* **Stored data**:
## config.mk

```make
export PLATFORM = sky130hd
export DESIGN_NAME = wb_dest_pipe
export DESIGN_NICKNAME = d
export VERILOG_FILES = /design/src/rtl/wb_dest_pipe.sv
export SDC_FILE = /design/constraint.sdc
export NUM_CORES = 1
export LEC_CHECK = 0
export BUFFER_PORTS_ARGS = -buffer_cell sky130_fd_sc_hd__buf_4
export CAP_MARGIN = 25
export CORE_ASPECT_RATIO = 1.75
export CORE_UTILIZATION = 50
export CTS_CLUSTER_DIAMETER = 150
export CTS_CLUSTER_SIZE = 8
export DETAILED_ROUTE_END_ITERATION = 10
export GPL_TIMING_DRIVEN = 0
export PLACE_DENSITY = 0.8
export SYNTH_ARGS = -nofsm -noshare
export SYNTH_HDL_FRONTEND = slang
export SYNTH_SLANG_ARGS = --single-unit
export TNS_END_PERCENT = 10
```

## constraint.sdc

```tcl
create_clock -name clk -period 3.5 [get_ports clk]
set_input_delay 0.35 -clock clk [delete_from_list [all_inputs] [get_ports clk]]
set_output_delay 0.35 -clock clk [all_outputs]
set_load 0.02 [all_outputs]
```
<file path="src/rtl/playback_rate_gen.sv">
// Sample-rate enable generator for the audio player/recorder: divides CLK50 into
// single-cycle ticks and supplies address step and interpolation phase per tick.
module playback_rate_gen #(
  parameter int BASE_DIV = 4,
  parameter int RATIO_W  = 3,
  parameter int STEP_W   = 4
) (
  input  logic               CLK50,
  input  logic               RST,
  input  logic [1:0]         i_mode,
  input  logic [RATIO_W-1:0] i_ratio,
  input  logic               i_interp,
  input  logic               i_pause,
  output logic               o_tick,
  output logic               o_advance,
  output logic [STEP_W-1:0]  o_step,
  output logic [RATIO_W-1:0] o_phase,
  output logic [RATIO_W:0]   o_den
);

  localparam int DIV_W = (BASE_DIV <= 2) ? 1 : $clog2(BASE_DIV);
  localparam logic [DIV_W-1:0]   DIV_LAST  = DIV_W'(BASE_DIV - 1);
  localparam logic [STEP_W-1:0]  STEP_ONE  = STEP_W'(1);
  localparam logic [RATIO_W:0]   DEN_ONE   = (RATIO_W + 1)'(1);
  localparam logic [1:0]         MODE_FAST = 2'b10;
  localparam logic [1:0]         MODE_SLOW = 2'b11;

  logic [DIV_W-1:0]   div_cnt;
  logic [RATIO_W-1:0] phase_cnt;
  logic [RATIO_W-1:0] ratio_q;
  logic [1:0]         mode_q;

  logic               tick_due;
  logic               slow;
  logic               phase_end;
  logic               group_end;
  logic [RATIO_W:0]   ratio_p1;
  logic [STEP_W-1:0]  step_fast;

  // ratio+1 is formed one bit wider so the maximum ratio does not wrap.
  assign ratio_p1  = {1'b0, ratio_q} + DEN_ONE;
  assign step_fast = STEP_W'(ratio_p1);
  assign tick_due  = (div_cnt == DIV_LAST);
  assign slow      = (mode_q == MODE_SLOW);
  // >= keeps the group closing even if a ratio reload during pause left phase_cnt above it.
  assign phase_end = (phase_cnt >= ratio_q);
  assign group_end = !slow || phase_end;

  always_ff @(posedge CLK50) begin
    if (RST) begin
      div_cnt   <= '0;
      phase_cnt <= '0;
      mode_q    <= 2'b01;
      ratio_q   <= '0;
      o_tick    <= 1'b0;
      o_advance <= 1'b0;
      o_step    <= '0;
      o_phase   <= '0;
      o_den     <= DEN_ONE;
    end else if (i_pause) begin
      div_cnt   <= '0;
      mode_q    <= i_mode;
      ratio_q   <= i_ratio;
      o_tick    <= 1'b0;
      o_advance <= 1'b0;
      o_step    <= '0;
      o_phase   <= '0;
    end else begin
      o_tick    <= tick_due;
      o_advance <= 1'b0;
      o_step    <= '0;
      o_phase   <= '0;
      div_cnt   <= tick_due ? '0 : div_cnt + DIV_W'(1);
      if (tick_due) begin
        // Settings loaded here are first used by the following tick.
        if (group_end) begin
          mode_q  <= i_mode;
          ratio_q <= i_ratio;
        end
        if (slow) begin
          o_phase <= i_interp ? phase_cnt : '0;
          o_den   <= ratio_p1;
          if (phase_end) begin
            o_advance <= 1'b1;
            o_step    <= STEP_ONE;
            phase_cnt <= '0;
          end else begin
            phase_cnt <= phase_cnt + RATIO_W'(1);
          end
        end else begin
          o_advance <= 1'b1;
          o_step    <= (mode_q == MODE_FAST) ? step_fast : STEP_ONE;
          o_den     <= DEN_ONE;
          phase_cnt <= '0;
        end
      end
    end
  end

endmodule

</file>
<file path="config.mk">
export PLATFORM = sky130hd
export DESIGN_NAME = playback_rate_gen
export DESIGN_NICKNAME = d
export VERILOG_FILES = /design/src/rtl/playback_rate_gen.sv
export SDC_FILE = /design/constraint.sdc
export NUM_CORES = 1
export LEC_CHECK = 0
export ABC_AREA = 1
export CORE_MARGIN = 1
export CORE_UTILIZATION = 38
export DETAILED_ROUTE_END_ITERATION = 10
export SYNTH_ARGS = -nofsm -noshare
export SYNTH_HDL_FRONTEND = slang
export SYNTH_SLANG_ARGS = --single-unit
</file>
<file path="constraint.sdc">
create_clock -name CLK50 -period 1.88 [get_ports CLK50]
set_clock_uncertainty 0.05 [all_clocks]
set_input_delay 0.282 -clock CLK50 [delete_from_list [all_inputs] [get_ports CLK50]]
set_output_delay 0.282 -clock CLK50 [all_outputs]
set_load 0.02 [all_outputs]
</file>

---

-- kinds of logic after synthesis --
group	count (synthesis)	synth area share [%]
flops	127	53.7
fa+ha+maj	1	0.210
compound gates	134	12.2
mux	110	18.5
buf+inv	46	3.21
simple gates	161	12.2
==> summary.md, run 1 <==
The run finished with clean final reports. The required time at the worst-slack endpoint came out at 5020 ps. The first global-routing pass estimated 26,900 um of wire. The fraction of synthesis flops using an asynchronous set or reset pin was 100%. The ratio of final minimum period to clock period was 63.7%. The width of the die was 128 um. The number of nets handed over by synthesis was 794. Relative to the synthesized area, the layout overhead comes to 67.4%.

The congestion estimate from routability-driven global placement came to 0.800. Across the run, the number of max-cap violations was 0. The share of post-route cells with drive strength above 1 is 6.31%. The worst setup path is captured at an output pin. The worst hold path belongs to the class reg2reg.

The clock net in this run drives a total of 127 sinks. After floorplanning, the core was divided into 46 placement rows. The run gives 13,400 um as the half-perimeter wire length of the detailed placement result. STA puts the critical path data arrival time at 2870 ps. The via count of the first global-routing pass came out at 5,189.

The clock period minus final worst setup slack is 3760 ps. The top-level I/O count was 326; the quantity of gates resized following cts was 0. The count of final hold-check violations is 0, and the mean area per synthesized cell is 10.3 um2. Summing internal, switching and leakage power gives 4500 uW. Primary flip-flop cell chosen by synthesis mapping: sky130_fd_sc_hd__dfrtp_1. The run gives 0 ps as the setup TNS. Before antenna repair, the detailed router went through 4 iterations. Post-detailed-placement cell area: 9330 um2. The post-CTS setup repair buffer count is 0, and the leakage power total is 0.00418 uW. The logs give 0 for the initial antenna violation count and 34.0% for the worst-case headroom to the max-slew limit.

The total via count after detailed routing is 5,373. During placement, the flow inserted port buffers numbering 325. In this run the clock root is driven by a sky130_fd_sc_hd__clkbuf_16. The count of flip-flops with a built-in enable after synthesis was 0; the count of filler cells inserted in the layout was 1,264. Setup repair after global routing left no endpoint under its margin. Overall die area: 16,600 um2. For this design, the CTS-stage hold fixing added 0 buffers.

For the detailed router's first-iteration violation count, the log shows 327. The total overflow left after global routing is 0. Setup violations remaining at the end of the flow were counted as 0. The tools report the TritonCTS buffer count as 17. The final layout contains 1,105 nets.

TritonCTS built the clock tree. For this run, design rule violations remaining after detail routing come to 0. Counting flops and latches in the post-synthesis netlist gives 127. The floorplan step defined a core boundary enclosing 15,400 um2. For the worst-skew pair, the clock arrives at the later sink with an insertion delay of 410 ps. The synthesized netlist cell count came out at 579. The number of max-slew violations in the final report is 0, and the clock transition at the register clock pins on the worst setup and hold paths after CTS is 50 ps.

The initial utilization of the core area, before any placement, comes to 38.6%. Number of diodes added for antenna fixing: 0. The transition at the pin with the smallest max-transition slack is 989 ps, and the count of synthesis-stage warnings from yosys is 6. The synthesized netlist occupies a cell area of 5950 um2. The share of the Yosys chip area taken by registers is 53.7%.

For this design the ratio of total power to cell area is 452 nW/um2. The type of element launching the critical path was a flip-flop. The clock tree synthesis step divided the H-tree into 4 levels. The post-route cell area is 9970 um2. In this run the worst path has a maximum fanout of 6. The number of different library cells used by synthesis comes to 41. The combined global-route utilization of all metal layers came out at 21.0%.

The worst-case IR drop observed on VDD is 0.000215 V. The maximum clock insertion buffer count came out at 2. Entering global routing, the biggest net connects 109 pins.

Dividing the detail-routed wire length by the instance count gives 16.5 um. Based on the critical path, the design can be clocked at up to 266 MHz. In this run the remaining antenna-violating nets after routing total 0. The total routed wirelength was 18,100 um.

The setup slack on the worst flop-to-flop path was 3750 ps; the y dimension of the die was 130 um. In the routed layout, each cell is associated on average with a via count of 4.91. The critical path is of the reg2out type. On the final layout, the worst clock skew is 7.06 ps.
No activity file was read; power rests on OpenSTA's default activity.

* **What you should do**: Could you write out, exactly as they stand, only the lines above that begin at the line with "For this design the" and stop after the line with "Dividing the detail-routed"?

* **Answer below**:
For this design the ratio of total power to cell area is 452 nW/um2. The type of element launching the critical path was a flip-flop. The clock tree synthesis step divided the H-tree into 4 levels. The post-route cell area is 9970 um2. In this run the worst path has a maximum fanout of 6. The number of different library cells used by synthesis comes to 41. The combined global-route utilization of all metal layers came out at 21.0%.

The worst-case IR drop observed on VDD is 0.000215 V. The maximum clock insertion buffer count came out at 2. Entering global routing, the biggest net connects 109 pins.

Dividing the detail-routed wire length by the instance count gives 16.5 um. Based on the critical path, the design can be clocked at up to 266 MHz. In this run the remaining antenna-violating nets after routing total 0. The total routed wirelength was 18,100 um.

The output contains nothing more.